The spatial variability in SWE is influenced by various processes including variability in snow accumulation that result from the preferential deposition of snow in microscale topographic depressions. Evaluation of the SWE for individual stations showed that there is less snow on the windward side of ridges and snow deposition on the leeward side. Mostly on the leeward side of the mountains, there is an underestimation of SWE for all WRF performances. There is a maximum in the SWE value in all three simulations over northern parts of the domain for both the accumulation and melting period. Low temperatures and high cyclonic activity over the northern part of the domain may cause long snow duration and high values of SWE. Local characteristics of each station, including the terrain and land cover characteristics, as well as the interactions with the local wind, would play a major role in SWE variability over the region.

Investigating the ability of the WRF model to estimate the date and the value of peak SWE for each station reveals that there is an approximately 2-week spread in the observed dates of peak SWE between late April and early May, in accordance with the observations. Although the timing of the peak SWE is quite similar across all stations, there are differences in the estimated magnitude of maximum SWE at each WRF resolution. At most stations, the value of the peak SWE is underestimated, which is consistent with the findings of previous studies (e.g., Jin and Wen, 2012; Wrzesien et al., 2018; He et al., 2019); however, WRF1K is in good agreement with CanSWE for the date and value of peak SWE. Overall, WRF can also provide reliable data for peak SWE date and value, especially at fine horizontal resolution.

Analysis of the role of elevation shows that elevation itself does not show any correlation with MB, MAE, and RMSE; however, the elevation bias shows a strong positive correlation with MB at all resolutions, which becomes weaker at higher resolutions and would be a better indicator of the bias in SWE at coarse resolution. This result highlights an important consideration when comparing point observations to output from a model grid cell, namely that the agreement in elevation between any individual station and the model's mean elevation in a grid cell will be closer, on average, for a 1 km grid cell compared to a 9 km grid cell. This is because the actual topography and associated elevation will typically be much more variable over an area of 81 km² than over 1 km². Another way to frame this is that an individual station is significantly less representative of the actual variations in elevation, precipitation, and SWE within a 9 km grid cell than a 1 km grid cell, so one might find better agreement between the model and a distributed network of stations within the grid cell. Unresolved topography contributes to the inaccurate SWE estimation at the coarse resolution. The bias in elevation, meaning the lower or upper mountains, affects the condensation of water vapor, precipitation, and topography-related temperature and therefore the amount of estimated SWE over the region. An earlier study also showed that increasing resolution in regional models resolves more small-scale features (Xu et al., 2019) and therefore improves SWE estimation. Apart from the influence of the elevation bias on MB, it does not directly affect RMSE, MAE, and SD at any resolution. Consequently, it is likely that the errors are influenced by atmospheric variables other than elevation. Therefore, additional perspectives could be considered in future work to better understand the mechanisms and potential cause of uncertainties in SWE estimations over the mountains.

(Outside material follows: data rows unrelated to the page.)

## ./run.sh

```bash
#!/bin/bash
# OpenROAD 26Q1-2900-gdf79404cd8, Yosys 0.63+post, stock flow scripts
make -C /OpenROAD-flow-scripts/flow DESIGN_CONFIG=/design/flow/config.mk WORK_HOME=/design/flow/orfs finish
```

## ./config.mk

```make
export PLATFORM = sky130hd
export DESIGN_NAME = controller
export DESIGN_NICKNAME = controller
export VERILOG_FILES = /design/flow/design.v
export SDC_FILE = /design/flow/constraint.sdc
export NUM_CORES = 4
export LEC_CHECK = 1
export CORE_AREA = 10 10 70 70
export DIE_AREA = 0 0 80 80
```

## ./constraint.sdc

```tcl
current_design controller

set clk_period 1.0
set clk_io_pct 0.2

create_clock -name clk0 -period $clk_period [get_ports {clk}]

set non_clock_inputs [all_inputs -no_clocks]
set_input_delay [expr $clk_period * $clk_io_pct] -clock clk0 $non_clock_inputs
set_output_delay [expr $clk_period * $clk_io_pct] -clock clk0 [all_outputs]
```

## ./design.v

```verilog
`timescale 1ns / 1ps
module controller(
StageRegAddrMode_out,StageRegInstr_out,reset,clk,
InstrRAMenable, InstrRAMread_en, PCounterIncb_in, PCounterInccontrol_in,
StageRegld_str, DataRAMenable, DRAMaddrMUXselect, DataRAMread_en, IndirectAddrRegld_str,
ACCld_str,ACCinMUXselect,shiftercontrol,ALUinMUXselect, ALUcontrol_in
    );
input [4:0]StageRegInstr_out;
input [2:0]StageRegAddrMode_out;
input reset,clk;
output reg InstrRAMenable, InstrRAMread_en, PCounterIncb_in, PCounterInccontrol_in; 
output reg StageRegld_str;
output reg DataRAMenable, DRAMaddrMUXselect, DataRAMread_en, IndirectAddrRegld_str;
output reg ACCld_str,ACCinMUXselect,shiftercontrol,ALUinMUXselect, ALUcontrol_in;
reg [20:0] yp,yp2,Y,Y2;
parameter t0=0;
parameter t1=1;
parameter t2=2;
parameter t3=3;
parameter t4=4;
parameter t5=5;
parameter t6=6;
parameter t7=7;
parameter t8=8;
parameter t9=9;
parameter t10=10;
parameter t11=11;
parameter t12=12;
parameter t13=13;
parameter t14=14;
parameter t15=15;
parameter t16=16;
parameter tt0=0;
parameter tt1=1;
parameter tt2=2;
parameter tt3=3;
parameter tt4=4;
parameter tt5=5;
always
begin
case (yp)
tt0: Y=tt1;
tt1: Y=tt2;
tt2: Y=tt0;
default: Y=tt0;
endcase
end
always @(posedge clk)
begin if(reset ==1'b1) yp=tt0;
	else if (clk ==1'b1) yp=Y;
	end
always @(yp)
begin
case (yp)
tt0: begin
	 InstrRAMenable=1;
	 InstrRAMread_en=1;
	 PCounterIncb_in=1; 
	 PCounterInccontrol_in=0;
	 end
tt1: StageRegld_str=0;
tt2: StageRegld_str=1;
default:InstrRAMenable=1;
endcase
end
endmodule
```

==> run summary <==
Results of the implementation run.

The synthesis report lists the most area-consuming cells as sky130_fd_sc_hd__buf_4, sky130_fd_sc_hd__dfxtp_1, sky130_fd_sc_hd__mux2i_1. The number of register pins that no clock reaches came out at 1. The final number of setup-violating endpoints is 0. The global routing report lists combined usage of all routing layers as 1.34%. The total antenna diodes in the routed design is 0. The final setup skew is about 1.6 ps. The final routed wire length divided by cell count came out at 5.18 um. The internal portion of the total power is 0.656 mW.

Yosys reports a chip area of 226 sq um. The initial core utilization is 6.63%. In the final report, the number of pins over their slew limit comes to 0.

The HPWL reported at the end of detailed placement came out at 295 um. The count of nets left with antenna violations after detail routing is 0. The critical path is of the reg -> reg type. The layout report lists the combined flip-flop and latch area as ~75 sq um. The highest clock frequency the design can meet came out at 1.27 GHz.

The arrival time of the worst setup path is about 1000 ps. The number of max-capacitance violations reported came out at 0. The post-detailed-routing wire length came out at 425 um. Summing over the stages, the warning tally comes to 39. The worst register-to-register path has a depth of 2. The number of DRC violations after detailed-routing iteration 0 is 3. After synthesis, the design contains 26 cells according to Yosys.

The number of design rule violations left after detail routing is 0. The cell taking the most area after synthesis is sky130_fd_sc_hd__buf_4. For the finished layout, the period the worst path requires is 786 ps. Input and output buffers added on the ports amount to 2. The power per cell area came out at 2840 nW/um^2. The cell leakage power came out at around 0.14 nW. The fill cell instance count of the final layout is 406. The number of antenna violations at the first check in global routing came out at 0.

Row generation in the floorplan step produced 21 rows. The clock-pin slew reported for the worst setup and hold paths after clock tree synthesis came out at 40 ps. The kind of capture point of the worst setup path is a flop. The number of distinct library cells after synthesis is 8. The weighted congestion reported at the end of routability-driven placement came out at 0.623. For this block, the via count after detailed routing is approximately 150. The number of global-route vias before repair is ~220.

The worst hold slack is 36.6 ps. For the worst-skew pair, the clock arrives at the later sink with an insertion delay of 340 ps. The share of the synthesized area in the top cell type is a little over two fifths. The destination of the worst register-to-register timing path is yp[0]$_DFF_P_. The count of non-filler cells in the finished layout came out at 82. The die is 80 um wide. A synthesized cell averages 8.71 sq um.

The beginning of the worst register-to-register path is yp[0]$_DFF_P_. The final standard cell area without fillers is 315 sq um. The post-synthesis cell area is 226 sq um.

The placed cell count came out at 73. The min-delay analysis places its worst path in the category clk -> reg. The library cell with the highest instance count after synthesis is sky130_fd_sc_hd__buf_4. By count the netlist is led by sky130_fd_sc_hd__buf_4, sky130_fd_sc_hd__dfxtp_1, sky130_fd_sc_hd__nor2_1, sky130_fd_sc_hd__conb_1, sky130_fd_sc_hd__mux2i_1.

The number of instances in the synthesized netlist came out at 26. Looking at the cell usage after synthesis, the top flip-flop cell is sky130_fd_sc_hd__dfxtp_1. The clock tree from TritonCTS is done.

The total iterations of the first detailed-routing run came out at 2. Net switching is between 20 and 30% of the power. The net load switching power is 0.241 mW. The final period utilization is 78.6%. The count of boundary I/O pins came out at 24. The clock network fraction of total power came out at 70.4%.

The number of unconstrained endpoints came out at 2. The count of buffers added by post-CTS timing repair for setup came out at 0. The setup check on the worst reg-to-reg path leaves a slack of 210 ps. The total negative slack is 0 ps. The largest net degree at the start of global routing is 5.

After clock tree synthesis, the flow added hold-fix buffers numbering 0. The die height is around 80 um. The yosys warning tally is 10. The number of flops mapped to enable cells by yosys is 0. For hold timing, the worst endpoint is yp[0]$_DFF_P_. Once the clock tree was built, the resizer swapped 0 gates to a different size. The multi-input logic area is 95.1 sq um. The peak ir drop on the vdd network came out at 0.419 mV. The critical path maximum fanout is 2. The power share of the combinational group is slightly below 4%. The overall power consumption came out at around 0.9 mW.

The sequential group share of total power came out at 25.7%. The number of vias per cell after detailed routing came out at 1.85. The flop and latch count out of synthesis came out at 4. Setup repair after global routing left no endpoint under its margin. The area growth from synthesis to layout came out at 39.2%. The overall die size recorded for this design is 6400 sq um. The total overflow left after global routing is 0. STA puts the critical path data required time at 1220 ps. The fraction of final layout cells sized beyond drive strength 1 is 22.2%. The number of cells traversed by the worst hold path came out at 3.

The run finished with clean final reports. The worst setup path is launched from a flop. The standard cell core area came out at 3420 sq um. The worst hold path begins at clk. Per the final timing report, the hold violations number 0.

The total placed instance area is 255 sq um. The global-route wire length before repair came out at 676 um. The async set-or-reset flop fraction in the synthesized netlist is 0%.
area by class of cell:
type / count / share of cell area (%)
Tap cell: 46 / 18.3
Sequential cell: 4 / 23.8
Clock buffer: 9 / 19.0
Timing Repair Buffer: 3 / 8.73
Multi-Input combinational cell: 20 / 30.2
layer usage:
| metal | vias to the layer above | wire (um) | track usage [%] |
|---|---|---|---|
| met5 | - | 0 | 0 |
| met4 | 0 | 0 | 2.29 |
| met3 | 0 | 60 | 2.05 |
| met2 | 14 | 195 | 1.04 |
| met1 | 64 | 170 | 0.932 |
| li1 | 74 | - | - |
state kept, by name, summed over array words and instances (netlist names):
| signal | flops |
|---|---|
| StageRegld_str | 1 |
| yp | 3 |
through the flow:
stage | util [%] | worst slack (ps)
finish | 9.23 | 214
global route | 9.23 | 185
CTS | 9.23 | 208
detailed placement | 7.47 | 41.0
global placement | 7.47 | 46.2
floorplan | - | 155
logic make-up (layout without fill, tap and decap cells):
group,count (synthesis),after routing,share of synthesized area (%)
buffers and inverters,13,12,43.1
multiplexers,2,2,8.84
AND-OR/OR-AND,1,1,3.87
flip-flops,3,3,26.5
other,2,13,3.32
AND/OR/NAND/NOR,4,4,7.74
latches,1,1,6.63
power groups by stage:
stage | clock (mW) | sequential, mW | combinational, mW
after CTS | 0.671 | 0.231 | 0.0381
after global routing | 0.735 | 0.235 | 0.0401
final | 0.631 | 0.230 | 0.0352
worst max-delay path, stage by stage (launching register included):
cell and delay (ps):
sky130_fd_sc_hd__dfxtp_1 300, sky130_fd_sc_hd__nor2b_1 120, sky130_fd_sc_hd__a211o_1 250
worst max path at each step:
stage                          from             to  slack [ps]  depth (start not counted)
after CTS             yp[0]$_DFF_P_  yp[0]$_DFF_P_         210                          2
after global routing  yp[0]$_DFF_P_  yp[0]$_DFF_P_         180                          2
final                 yp[0]$_DFF_P_  yp[0]$_DFF_P_         210                          2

To the end, this study has shown that high-resolution WRF can provide reliable and reasonable estimates of SWE values as input data for accurate hydrologic modeling, which is required for runoff forecasts. The analysis presented in this paper revealed that WRF's high resolution can represent spatiotemporal variability of SWE over the mountainous region, and it is expected to be helpful for flood forecasting in mountainous regions. However, further work is needed to remove the biases and capture the accurate value of SWE over western Canada.